Vale destacar, ainda, que entre os problemas alhures levantados, o recebimento da denúncia após o exame da defesa preliminar, geraria uma instabilidade jurídica, uma vez que seria possível o Juiz analisar o mérito de um processo sem que este exista no mundo jurídico, já que a denuncia ainda não teria sido recebida. Não existiria sentença, afinal não houve processo, mas poderia essa decisão fazer coisa julgada material? Este o problema paira também sobre o rito especial para Funcionário Público, regulado pelos arts. 513 a 518, do CPP.

Diante do exposto, ressalte-se que, a fim de assegurar a regular tramitação processual, o recebimento da denúncia deve se dar após seu oferecimento, conforme determina o art. 396 do Estatuto Instrumentário Penal, haja vista que embora o art. 399, do mesmo ordenamento jurídico fale em recebimento da denúncia, está, apenas, remetendo àquele recebimento anterior (art. 396, CPP), já que, se não tivesse sido recebida, não poderia haver, sequer, audiência de instrução.

 

Bibliografia:

AVENA, Norberto. Processo Penal Esquematizado. São Paulo. Editora Método, 2011, 3ª edição. Localização: Acervo Particular.

BITTENCOURT, Cezar Roberto.

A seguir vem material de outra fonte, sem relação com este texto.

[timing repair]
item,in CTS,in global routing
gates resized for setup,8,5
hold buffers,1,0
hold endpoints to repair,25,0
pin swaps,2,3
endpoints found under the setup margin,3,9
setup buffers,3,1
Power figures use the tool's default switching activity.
==> src/rtl/axis_byte_packer.sv <==
`default_nettype none
// ============================================================================
//  Module      : axis_byte_packer
//  Description : AXI4-Stream 8-bit to (8*RATIO)-bit width converter. Packs
//                RATIO input bytes little-endian (first byte in lane 0) into
//                one output word. A flush pulse emits the pending partial
//                word, with m_axis_tkeep marking the valid lanes.
//  Ports       : aclk, areset (sync, active-high)
//                s_axis_tvalid/tready/tdata[7:0]   byte input
//                m_axis_tvalid/tready/tdata/tkeep  word output (registered)
//                flush                             emit partial word
//                stat_bytes/stat_words [31:0]      only with
//                                                  AXIS_PACKER_STATS_EN
//  Options     : `define AXIS_PACKER_STATS_EN to add the byte/word counters.
//  Revision    : 1.0 - initial release
// ============================================================================
module axis_byte_packer #(
    parameter int RATIO = 4
) (
    input  logic                 aclk,
    input  logic                 areset,
    input  logic                 s_axis_tvalid,
    output logic                 s_axis_tready,
    input  logic [7:0]           s_axis_tdata,
    output logic                 m_axis_tvalid,
    input  logic                 m_axis_tready,
    output logic [8*RATIO-1:0]   m_axis_tdata,
    output logic [RATIO-1:0]     m_axis_tkeep,
    input  logic                 flush
`ifdef AXIS_PACKER_STATS_EN
   ,output logic [31:0]          stat_bytes
   ,output logic [31:0]          stat_words
`endif
);

    localparam int CNT_W = (RATIO > 1) ? $clog2(RATIO) : 1;
    localparam logic [CNT_W-1:0] c_last = CNT_W'(RATIO - 1);

    logic [CNT_W-1:0]   r_cnt;
    logic [8*RATIO-1:0] r_acc;
    logic               r_flush_pend;
    logic               r_tvalid;
    logic [8*RATIO-1:0] r_tdata;
    logic [RATIO-1:0]   r_tkeep;

    logic               w_last;
    logic               w_in_xfer;
    logic               w_out_xfer;
    logic               w_out_free;
    logic               w_complete;
    logic               w_flush_set;
    logic               w_flush_load;
    logic [CNT_W-1:0]   w_cnt_after;
    logic [8*RATIO-1:0] w_acc_next;
    logic [RATIO-1:0]   w_part_keep;

    assign w_last     = (r_cnt == c_last);
    // The only stall besides reset/flush: the word about to complete has
    // nowhere to go because the output register is full and not draining.
    assign s_axis_tready = !areset && !r_flush_pend &&
                           !(w_last && r_tvalid && !m_axis_tready);
    assign w_in_xfer  = s_axis_tvalid && s_axis_tready;
    assign w_out_xfer = r_tvalid && m_axis_tready;
    assign w_out_free = !r_tvalid || m_axis_tready;
    assign w_complete = w_in_xfer && w_last;

    always_comb begin
        w_acc_next  = r_acc;
        w_part_keep = '0;
        for (int i = 0; i < RATIO; i++) begin
            if (w_in_xfer && (r_cnt == CNT_W'(i)))
                w_acc_next[8*i +: 8] = s_axis_tdata;
            w_part_keep[i] = (i < int'(r_cnt));
        end
    end

    // Counter value once this cycle's byte (if any) is accounted for; a
    // flush is only meaningful if that leaves bytes pending, which also
    // covers the case of a flush coinciding with a completing byte.
    assign w_cnt_after  = w_in_xfer ? (w_last ? '0 : r_cnt + CNT_W'(1)) : r_cnt;
    assign w_flush_set  = flush && !r_flush_pend && (w_cnt_after != '0);
    assign w_flush_load = r_flush_pend && w_out_free;

    always_ff @(posedge aclk) begin
        if (areset) begin
            r_cnt        <= '0;
            r_acc        <= '0;
            r_flush_pend <= 1'b0;
            r_tvalid     <= 1'b0;
            r_tdata      <= '0;
            r_tkeep      <= '0;
        end else begin
            // Completion only happens with the output free or draining
            // (guaranteed by the ready rule), and never during a pending
            // flush, so the two load sources are mutually exclusive.
            if (w_complete) begin
                r_tdata  <= w_acc_next;
                r_tkeep  <= '1;
                r_tvalid <= 1'b1;
            end else if (w_flush_load) begin
                r_tdata  <= r_acc;
                r_tkeep  <= w_part_keep;
                r_tvalid <= 1'b1;
            end else if (w_out_xfer) begin
                r_tvalid <= 1'b0;
            end

            // Accumulator is cleared after each word so unused lanes of a
            // later partial word read as zero.
            if (w_complete || w_flush_load) begin
                r_acc <= '0;
                r_cnt <= '0;
            end else begin
                r_acc <= w_acc_next;
                r_cnt <= w_cnt_after;
            end

            if (w_flush_load)
                r_flush_pend <= 1'b0;
            else if (w_flush_set)
                r_flush_pend <= 1'b1;
        end
    end

    assign m_axis_tvalid = r_tvalid;
    assign m_axis_tdata  = r_tdata;
    assign m_axis_tkeep  = r_tkeep;

`ifdef AXIS_PACKER_STATS_EN
    logic [31:0] r_stat_bytes;
    logic [31:0] r_stat_words;

    always_ff @(posedge aclk) begin
        if (areset) begin
            r_stat_bytes <= '0;
            r_stat_words <= '0;
        end else begin
            if (w_in_xfer)
                r_stat_bytes <= r_stat_bytes + 32'd1;
            if (w_out_xfer)
                r_stat_words <= r_stat_words + 32'd1;
        end
    end

    assign stat_bytes = r_stat_bytes;
    assign stat_words = r_stat_words;
`endif

endmodule
`default_nettype wire
$ cat src/rtl/universal_shreg.sv
// universal_shreg: WIDTH-bit universal shift register with parallel load,
// shift/rotate in both directions, synchronous clear/preset, an asynchronous
// reset, and a multi-step shift sequencer reporting busy/done.
module universal_shreg #(
  parameter int                WIDTH      = 8,
  parameter logic [WIDTH-1:0]  RESET_VAL  = {WIDTH{1'b0}},
  parameter logic [WIDTH-1:0]  PRESET_VAL = {WIDTH{1'b1}},
  parameter int                AW         = $clog2(WIDTH+1)
) (
  input  logic             clk,
  input  logic             rst_n,
  input  logic             clear,
  input  logic             preset,
  input  logic [2:0]       mode,
  input  logic [WIDTH-1:0] d,
  input  logic             sl_in,
  input  logic             sr_in,
  input  logic             start,
  input  logic [AW-1:0]    amount,
  output logic [WIDTH-1:0] q,
  output logic [WIDTH-1:0] qbar,
  output logic             busy,
  output logic             done
);

  localparam logic [2:0] M_HOLD = 3'b000;
  localparam logic [2:0] M_LOAD = 3'b001;
  localparam logic [2:0] M_SHL  = 3'b010;
  localparam logic [2:0] M_SHR  = 3'b011;
  localparam logic [2:0] M_ROL  = 3'b100;
  localparam logic [2:0] M_ROR  = 3'b101;

  // Largest meaningful step count: a full revolution of the register.
  localparam logic [AW-1:0] AMT_MAX = AW'(WIDTH);

  typedef enum logic {
    S_IDLE = 1'b0,
    S_RUN  = 1'b1
  } state_t;

  state_t           state, state_nxt;
  logic [AW-1:0]    cnt, cnt_nxt;
  logic [2:0]       seq_mode, seq_mode_nxt;
  logic [WIDTH-1:0] q_nxt;
  logic             done_nxt;

  // Modes that move bits; only these launch a sequence.
  function automatic logic is_shift(input logic [2:0] m);
    return (m >= M_SHL) && (m <= M_ROR);
  endfunction

  // One single-cycle operation of the register for a given mode.
  function automatic logic [WIDTH-1:0] apply_op(
    input logic [2:0]       m,
    input logic [WIDTH-1:0] cur,
    input logic [WIDTH-1:0] ld,
    input logic             sl,
    input logic             sr
  );
    logic [WIDTH-1:0] r;
    case (m)
      M_LOAD:  r = ld;
      M_SHL:   r = {cur[WIDTH-2:0], sl};
      M_SHR:   r = {sr, cur[WIDTH-1:1]};
      M_ROL:   r = {cur[WIDTH-2:0], cur[WIDTH-1]};
      M_ROR:   r = {cur[0], cur[WIDTH-1:1]};
      default: r = cur;
    endcase
    return r;
  endfunction

  // Requests beyond one full revolution are clamped to WIDTH steps.
  function automatic logic [AW-1:0] sat_amount(input logic [AW-1:0] a);
    return (a > AMT_MAX) ? AMT_MAX : a;
  endfunction

  // Next-state and next-q selection in priority order: clear, preset,
  // running sequence, sequence launch, single-cycle mode.
  always_comb begin
    state_nxt    = state;
    cnt_nxt      = cnt;
    seq_mode_nxt = seq_mode;
    q_nxt        = q;
    done_nxt     = 1'b0;
    if (clear) begin
      q_nxt     = '0;
      state_nxt = S_IDLE;
      cnt_nxt   = '0;
    end else if (preset) begin
      q_nxt     = PRESET_VAL;
      state_nxt = S_IDLE;
      cnt_nxt   = '0;
    end else if (state == S_RUN) begin
      if (cnt != '0) begin
        // Serial inputs are sampled live on every step.
        q_nxt   = apply_op(seq_mode, q, d, sl_in, sr_in);
        cnt_nxt = cnt - AW'(1);
      end else begin
        state_nxt = S_IDLE;
        done_nxt  = 1'b1;
      end
    end else if (start && is_shift(mode)) begin
      // Launch edge: capture the operation, leave q untouched.
      seq_mode_nxt = mode;
      cnt_nxt      = sat_amount(amount);
      state_nxt    = S_RUN;
    end else begin
      q_nxt = apply_op(mode, q, d, sl_in, sr_in);
    end
  end

  // FSM, step counter and captured mode.
  always_ff @(posedge clk or negedge rst_n) begin
    if (!rst_n) begin
      state    <= S_IDLE;
      cnt      <= '0;
      seq_mode <= M_HOLD;
      done     <= 1'b0;
    end else begin
      state    <= state_nxt;
      cnt      <= cnt_nxt;
      seq_mode <= seq_mode_nxt;
      done     <= done_nxt;
    end
  end

  // Register contents.
  always_ff @(posedge clk or negedge rst_n) begin
    if (!rst_n) begin
      q <= RESET_VAL;
    end else begin
      q <= q_nxt;
    end
  end

  assign busy = (state == S_RUN);
  assign qbar = ~q;

endmodule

O recebimento da denúncia segundo a Lei n. 11.719/08. Localizado em:

http://www.conjur.com.br/2008-set-29/recebimento_denuncia_segundo_lei_1171908

NUCCI, Guilherme de Souza. Código de Processo Penal Comentado. São Paulo. Editora LT, 2010 10ª Edição. Localização: Acervo Particular.

RAFFAELE, Mário Savéri Liotti Duarte. Notas de Aula. Aula Ministrada na Pontifícia Universidade Católica de Minas Gerais – Campus Praça da Liberdade. Dia 19/10/2011. Acervo Particular.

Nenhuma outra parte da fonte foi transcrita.